§ Work to complete:
Every line of the listing that contains the word "datapath" is to be copied out.

§ Source data:
***
<file path="src/rtl/pc_sequencer.sv">
// pc_sequencer -- fetch/issue sequencer for a small program ROM.
// Resolves NOP/JUMP/CJUMP/HALT locally and hands all other opcodes to the
// datapath with an ex_valid/ex_done handshake.
// Optional feature: define SEQ_SINGLE_STEP_EN to add step_mode/step inputs
// that gate FETCH so a debugger can advance one instruction per step pulse.
module pc_sequencer (
   input  logic        clk,
   input  logic        rst_n,
   input  logic        start,
   input  logic [15:0] instr,
   output logic [5:0]  pc,
   output logic        ex_valid,
   output logic [15:0] ex_instr,
   input  logic        ex_done,
   input  logic        cond_true,
   input  logic [7:0]  tgt_val,
   output logic        halted,
   output logic [15:0] retired
`ifdef SEQ_SINGLE_STEP_EN
   ,
   input  logic        step_mode,
   input  logic        step
`endif
);

   typedef enum logic [1:0] {S_IDLE, S_FETCH, S_ISSUE, S_HALT} state_t;

   localparam logic [3:0] OP_NOP   = 4'h0;
   localparam logic [3:0] OP_JUMP  = 4'hA;
   localparam logic [3:0] OP_CJUMP = 4'hC;
   localparam logic [3:0] OP_HALT  = 4'hF;

   state_t      state_q, state_d;
   logic [5:0]  pc_q, pc_d;
   logic [15:0] ex_instr_q, ex_instr_d;
   logic [15:0] retired_q, retired_d;
   logic        halted_q, halted_d;

   logic [3:0]  opcode;
   logic        is_ctrl;
   logic        fetch_go;
   logic [5:0]  pc_inc;
   logic [15:0] retired_inc;

   // Only the low six target bits address the ROM; unused instr fields are
   // decoded by the datapath, not here.
   logic        unused_bits;
   assign unused_bits = ^{tgt_val[7:6], ex_instr_q[15:14], ex_instr_q[7:4]};

   assign opcode      = ex_instr_q[3:0];
   assign is_ctrl     = (opcode == OP_NOP) || (opcode == OP_JUMP) ||
                        (opcode == OP_CJUMP) || (opcode == OP_HALT);
   assign pc_inc      = pc_q + 6'd1;   // 63 -> 0 wrap is intended
   assign retired_inc = (retired_q == 16'hFFFF) ? retired_q : retired_q + 16'd1;

`ifdef SEQ_SINGLE_STEP_EN
   assign fetch_go = !step_mode || step;
`else
   assign fetch_go = 1'b1;
`endif

   // Issue request depends on current state only, so reset drops it at once.
   assign ex_valid = (state_q == S_ISSUE) && !is_ctrl;
   assign pc       = pc_q;
   assign ex_instr = ex_instr_q;
   assign retired  = retired_q;
   assign halted   = halted_q;

   // Next-state, next-pc and retire-count computation.
   always_comb begin
      state_d    = state_q;
      pc_d       = pc_q;
      ex_instr_d = ex_instr_q;
      retired_d  = retired_q;
      case (state_q)
         S_IDLE: begin
            pc_d = 6'd0;
            if (start) state_d = S_FETCH;
         end
         S_FETCH: begin
            if (fetch_go) begin
               ex_instr_d = instr;
               state_d    = S_ISSUE;
            end
         end
         S_ISSUE: begin
            case (opcode)
               OP_NOP: begin
                  pc_d      = pc_inc;
                  state_d   = S_FETCH;
                  retired_d = retired_inc;
               end
               OP_JUMP: begin
                  pc_d      = ex_instr_q[13:8];
                  state_d   = S_FETCH;
                  retired_d = retired_inc;
               end
               OP_CJUMP: begin
                  pc_d      = cond_true ? tgt_val[5:0] : pc_inc;
                  state_d   = S_FETCH;
                  retired_d = retired_inc;
               end
               OP_HALT: begin
                  state_d   = S_HALT;
                  retired_d = retired_inc;
               end
               default: begin
                  if (ex_done) begin
                     pc_d      = pc_inc;
                     state_d   = S_FETCH;
                     retired_d = retired_inc;
                  end
               end
            endcase
         end
         S_HALT: begin
            if (start) begin
               pc_d      = 6'd0;
               retired_d = 16'd0;
               state_d   = S_FETCH;
            end
         end
         default: state_d = S_IDLE;
      endcase
      halted_d = (state_d == S_HALT);
   end

   // Sequencer state register with asynchronous reset.
   always_ff @(posedge clk or negedge rst_n) begin
      if (!rst_n) begin
         state_q    <= S_IDLE;
         pc_q       <= 6'd0;
         ex_instr_q <= 16'h0000;
         retired_q  <= 16'd0;
         halted_q   <= 1'b0;
      end else begin
         state_q    <= state_d;
         pc_q       <= pc_d;
         ex_instr_q <= ex_instr_d;
         retired_q  <= retired_d;
         halted_q   <= halted_d;
      end
   end

endmodule
</file>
***
§ Completed task:
// datapath with an ex_valid/ex_done handshake.
   // decoded by the datapath, not here.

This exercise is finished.